■ **Source records**
[src/rtl/result_packer.sv]
// Packs two DATA_W-bit adder results into one MEM_WORD_SIZE-bit buffer word, steered by loc_sel,
// and hands the completed word plus per-half carries to the controller over valid/ready.
module result_packer #(
  parameter int unsigned DATA_W        = 32,
  parameter int unsigned MEM_WORD_SIZE = 64,
  parameter int unsigned CNT_W         = 16
) (
  input  logic                     clk_i,
  input  logic                     rst_ni,
  input  logic                     clear_i,
  input  logic                     in_valid_i,
  output logic                     in_ready_o,
  input  logic [DATA_W-1:0]        sum_i,
  input  logic                     carry_i,
  input  logic                     loc_sel_i,
  output logic                     out_valid_o,
  input  logic                     out_ready_i,
  output logic [MEM_WORD_SIZE-1:0] buff_result_o,
  output logic [1:0]               carry_o,
  output logic                     dup_err_o,
  output logic [CNT_W-1:0]         word_cnt_o
);

  typedef enum logic [1:0] {
    S_EMPTY = 2'd0,
    S_PART  = 2'd1,
    S_FULL  = 2'd2
  } state_e;

  state_e     state, state_next;
  logic [1:0] filled, filled_next;
  logic       accept;
  logic       drain;
  logic       dup_hit;

  assign accept  = in_valid_i && in_ready_o;
  assign drain   = out_valid_o && out_ready_i;
  assign dup_hit = accept && (state == S_PART) && filled[loc_sel_i];

  // State register
  always_ff @(posedge clk_i or negedge rst_ni) begin
    if (!rst_ni) begin
      state  <= S_EMPTY;
      filled <= '0;
    end else begin
      state  <= state_next;
      filled <= filled_next;
    end
  end

  // Next-state logic; clear overrides any concurrent accept or drain
  always_comb begin
    state_next  = state;
    filled_next = filled;
    if (clear_i) begin
      state_next  = S_EMPTY;
      filled_next = '0;
    end else begin
      unique case (state)
        S_EMPTY: begin
          if (accept) begin
            filled_next[loc_sel_i] = 1'b1;
            state_next             = S_PART;
          end
        end
        S_PART: begin
          if (accept) begin
            filled_next[loc_sel_i] = 1'b1;
            if (!filled[loc_sel_i]) state_next = S_FULL;
          end
        end
        S_FULL: begin
          if (out_ready_i) begin
            filled_next = '0;
            state_next  = S_EMPTY;
          end
        end
        default: begin
          filled_next = '0;
          state_next  = S_EMPTY;
        end
      endcase
    end
  end

  // Handshake outputs depend on registered state only
  always_comb begin
    in_ready_o  = 1'b1;
    out_valid_o = 1'b0;
    if (state == S_FULL) begin
      in_ready_o  = 1'b0;
      out_valid_o = 1'b1;
    end
  end

  // Buffer halves and their carries; the word is left intact after a drain or clear
  always_ff @(posedge clk_i or negedge rst_ni) begin
    if (!rst_ni) begin
      buff_result_o <= '0;
      carry_o       <= '0;
    end else if (accept && !clear_i) begin
      if (loc_sel_i) begin
        buff_result_o[MEM_WORD_SIZE-1 -: DATA_W] <= sum_i;
        carry_o[1]                               <= carry_i;
      end else begin
        buff_result_o[DATA_W-1:0] <= sum_i;
        carry_o[0]                <= carry_i;
      end
    end
  end

  always_ff @(posedge clk_i or negedge rst_ni) begin
    if (!rst_ni) begin
      dup_err_o <= 1'b0;
    end else if (clear_i) begin
      dup_err_o <= 1'b0;
    end else if (dup_hit) begin
      dup_err_o <= 1'b1;
    end
  end

  always_ff @(posedge clk_i or negedge rst_ni) begin
    if (!rst_ni) begin
      word_cnt_o <= '0;
    end else if (drain && !clear_i) begin
      word_cnt_o <= word_cnt_o + CNT_W'(1);
    end
  end

endmodule
### config.mk
export PLATFORM = sky130hd
export DESIGN_NAME = cmd_sequencer
export DESIGN_NICKNAME = d
export VERILOG_FILES = /design/src/rtl/cmd_sequencer_pkg.sv /design/src/rtl/cmd_sequencer.sv
export SDC_FILE = /design/constraint.sdc
export NUM_CORES = 1
export LEC_CHECK = 0
export CORE_UTILIZATION = 30
export DETAILED_ROUTE_END_ITERATION = 7
export GPL_TIMING_DRIVEN = 0
export SETUP_SLACK_MARGIN = 0.05
export SYNTH_ARGS = -nofsm -noshare
export SYNTH_HDL_FRONTEND = slang
export SYNTH_SLANG_ARGS = --single-unit
export TNS_END_PERCENT = 1
### constraint.sdc
create_clock -name clk -period 1.8 [get_ports clk]
set_input_delay 0.36 -clock clk [delete_from_list [all_inputs] [get_ports clk]]
set_output_delay 0.36 -clock clk [all_outputs]
set_load 0.02 [all_outputs]
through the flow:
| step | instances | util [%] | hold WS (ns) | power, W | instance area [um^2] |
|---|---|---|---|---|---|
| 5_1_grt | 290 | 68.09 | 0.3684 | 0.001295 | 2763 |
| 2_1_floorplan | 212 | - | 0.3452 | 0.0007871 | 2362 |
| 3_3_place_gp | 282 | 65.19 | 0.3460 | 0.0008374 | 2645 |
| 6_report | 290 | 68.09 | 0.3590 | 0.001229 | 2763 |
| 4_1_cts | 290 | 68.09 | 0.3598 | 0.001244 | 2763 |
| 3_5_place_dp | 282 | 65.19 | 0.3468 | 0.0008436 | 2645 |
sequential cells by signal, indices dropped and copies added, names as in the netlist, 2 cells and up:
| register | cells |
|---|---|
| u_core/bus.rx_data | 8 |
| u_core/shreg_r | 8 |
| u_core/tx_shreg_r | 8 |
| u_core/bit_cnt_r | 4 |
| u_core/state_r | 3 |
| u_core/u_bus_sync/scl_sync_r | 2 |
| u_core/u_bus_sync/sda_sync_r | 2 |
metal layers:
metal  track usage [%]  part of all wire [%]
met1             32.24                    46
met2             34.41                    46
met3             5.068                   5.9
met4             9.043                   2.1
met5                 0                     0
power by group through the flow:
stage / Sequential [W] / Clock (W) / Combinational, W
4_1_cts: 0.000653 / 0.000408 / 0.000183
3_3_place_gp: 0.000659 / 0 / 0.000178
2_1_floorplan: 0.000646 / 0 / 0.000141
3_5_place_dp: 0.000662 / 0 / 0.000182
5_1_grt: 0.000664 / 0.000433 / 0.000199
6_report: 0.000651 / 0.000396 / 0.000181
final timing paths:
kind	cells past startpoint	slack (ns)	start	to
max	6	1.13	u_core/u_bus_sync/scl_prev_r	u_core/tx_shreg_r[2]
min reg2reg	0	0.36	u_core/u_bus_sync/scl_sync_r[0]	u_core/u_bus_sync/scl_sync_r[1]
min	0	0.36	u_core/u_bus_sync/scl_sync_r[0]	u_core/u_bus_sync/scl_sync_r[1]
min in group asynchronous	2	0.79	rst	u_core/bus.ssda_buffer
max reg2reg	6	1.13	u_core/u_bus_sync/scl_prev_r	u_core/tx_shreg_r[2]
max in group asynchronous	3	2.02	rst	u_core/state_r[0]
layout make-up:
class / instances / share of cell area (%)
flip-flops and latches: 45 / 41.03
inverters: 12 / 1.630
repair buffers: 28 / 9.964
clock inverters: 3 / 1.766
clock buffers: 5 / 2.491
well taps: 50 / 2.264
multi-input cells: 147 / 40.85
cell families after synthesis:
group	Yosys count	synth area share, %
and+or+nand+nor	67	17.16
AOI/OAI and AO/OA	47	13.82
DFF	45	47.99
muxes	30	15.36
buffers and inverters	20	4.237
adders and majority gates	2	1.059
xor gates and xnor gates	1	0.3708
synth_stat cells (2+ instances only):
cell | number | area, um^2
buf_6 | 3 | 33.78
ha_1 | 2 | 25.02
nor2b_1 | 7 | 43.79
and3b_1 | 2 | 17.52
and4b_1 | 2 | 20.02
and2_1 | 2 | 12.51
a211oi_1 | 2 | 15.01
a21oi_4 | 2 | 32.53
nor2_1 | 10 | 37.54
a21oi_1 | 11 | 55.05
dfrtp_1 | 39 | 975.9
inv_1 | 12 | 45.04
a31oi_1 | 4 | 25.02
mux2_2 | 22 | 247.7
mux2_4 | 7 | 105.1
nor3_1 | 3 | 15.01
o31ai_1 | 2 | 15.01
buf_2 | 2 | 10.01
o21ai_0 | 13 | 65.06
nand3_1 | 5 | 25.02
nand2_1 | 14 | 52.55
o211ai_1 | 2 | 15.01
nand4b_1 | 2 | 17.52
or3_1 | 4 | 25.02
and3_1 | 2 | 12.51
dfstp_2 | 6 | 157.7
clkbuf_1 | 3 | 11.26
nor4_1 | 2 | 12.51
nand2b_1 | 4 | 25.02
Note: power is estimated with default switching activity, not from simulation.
### src/rtl/lc3_control_fsm_pkg.sv
// Shared definitions for the LC-3 control stage: state encoding, opcodes, mux/ALU codes
// and the small decode helpers used by the top and the condition-code register.
package lc3_control_fsm_pkg;

  typedef enum logic [2:0] {
    S_FETCH    = 3'd0,
    S_MEM_WAIT = 3'd1,
    S_LOAD_IR  = 3'd2,
    S_DECODE   = 3'd3,
    S_EXECUTE  = 3'd4
  } state_t;

  localparam logic [3:0] OP_ADD = 4'b0001;
  localparam logic [3:0] OP_AND = 4'b0101;
  localparam logic [3:0] OP_NOT = 4'b1001;

  localparam logic [1:0] ALUK_ADD   = 2'b00;
  localparam logic [1:0] ALUK_AND   = 2'b01;
  localparam logic [1:0] ALUK_NOT   = 2'b10;
  localparam logic [1:0] ALUK_PASSA = 2'b11;

  localparam logic [1:0] SR1MUX_DFLT  = 2'b00;
  localparam logic [1:0] SR1MUX_IR8_6 = 2'b01;
  localparam logic [1:0] DRMUX_IR11_9 = 2'b00;

  localparam logic [2:0] NZP_RESET = 3'b010;

  function automatic logic op_supported(input logic [3:0] op);
    case (op)
      OP_ADD, OP_AND, OP_NOT: op_supported = 1'b1;
      default:                op_supported = 1'b0;
    endcase
  endfunction

  function automatic logic [1:0] aluk_for(input logic [3:0] op);
    case (op)
      OP_ADD:  aluk_for = ALUK_ADD;
      OP_AND:  aluk_for = ALUK_AND;
      OP_NOT:  aluk_for = ALUK_NOT;
      default: aluk_for = ALUK_PASSA;
    endcase
  endfunction

  // Exactly one of N/Z/P is ever set.
  function automatic logic [2:0] nzp_of(input logic [15:0] value);
    if (value[15]) begin
      nzp_of = 3'b100;
    end else if (value == 16'h0000) begin
      nzp_of = 3'b010;
    end else begin
      nzp_of = 3'b001;
    end
  endfunction

endpackage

■ **Prompt**
Copy out each line of the data above, exactly, if it lies between the line holding "nand3_1 | 5 | 25.02" and the line holding "nand2b_1 | 4 | 25.02", inclusive; copy no other line.

■ **Written response**
nand3_1 | 5 | 25.02
nand2_1 | 14 | 52.55
o211ai_1 | 2 | 15.01
nand4b_1 | 2 | 17.52
or3_1 | 4 | 25.02
and3_1 | 2 | 12.51
dfstp_2 | 6 | 157.7
clkbuf_1 | 3 | 11.26
nor4_1 | 2 | 12.51
nand2b_1 | 4 | 25.02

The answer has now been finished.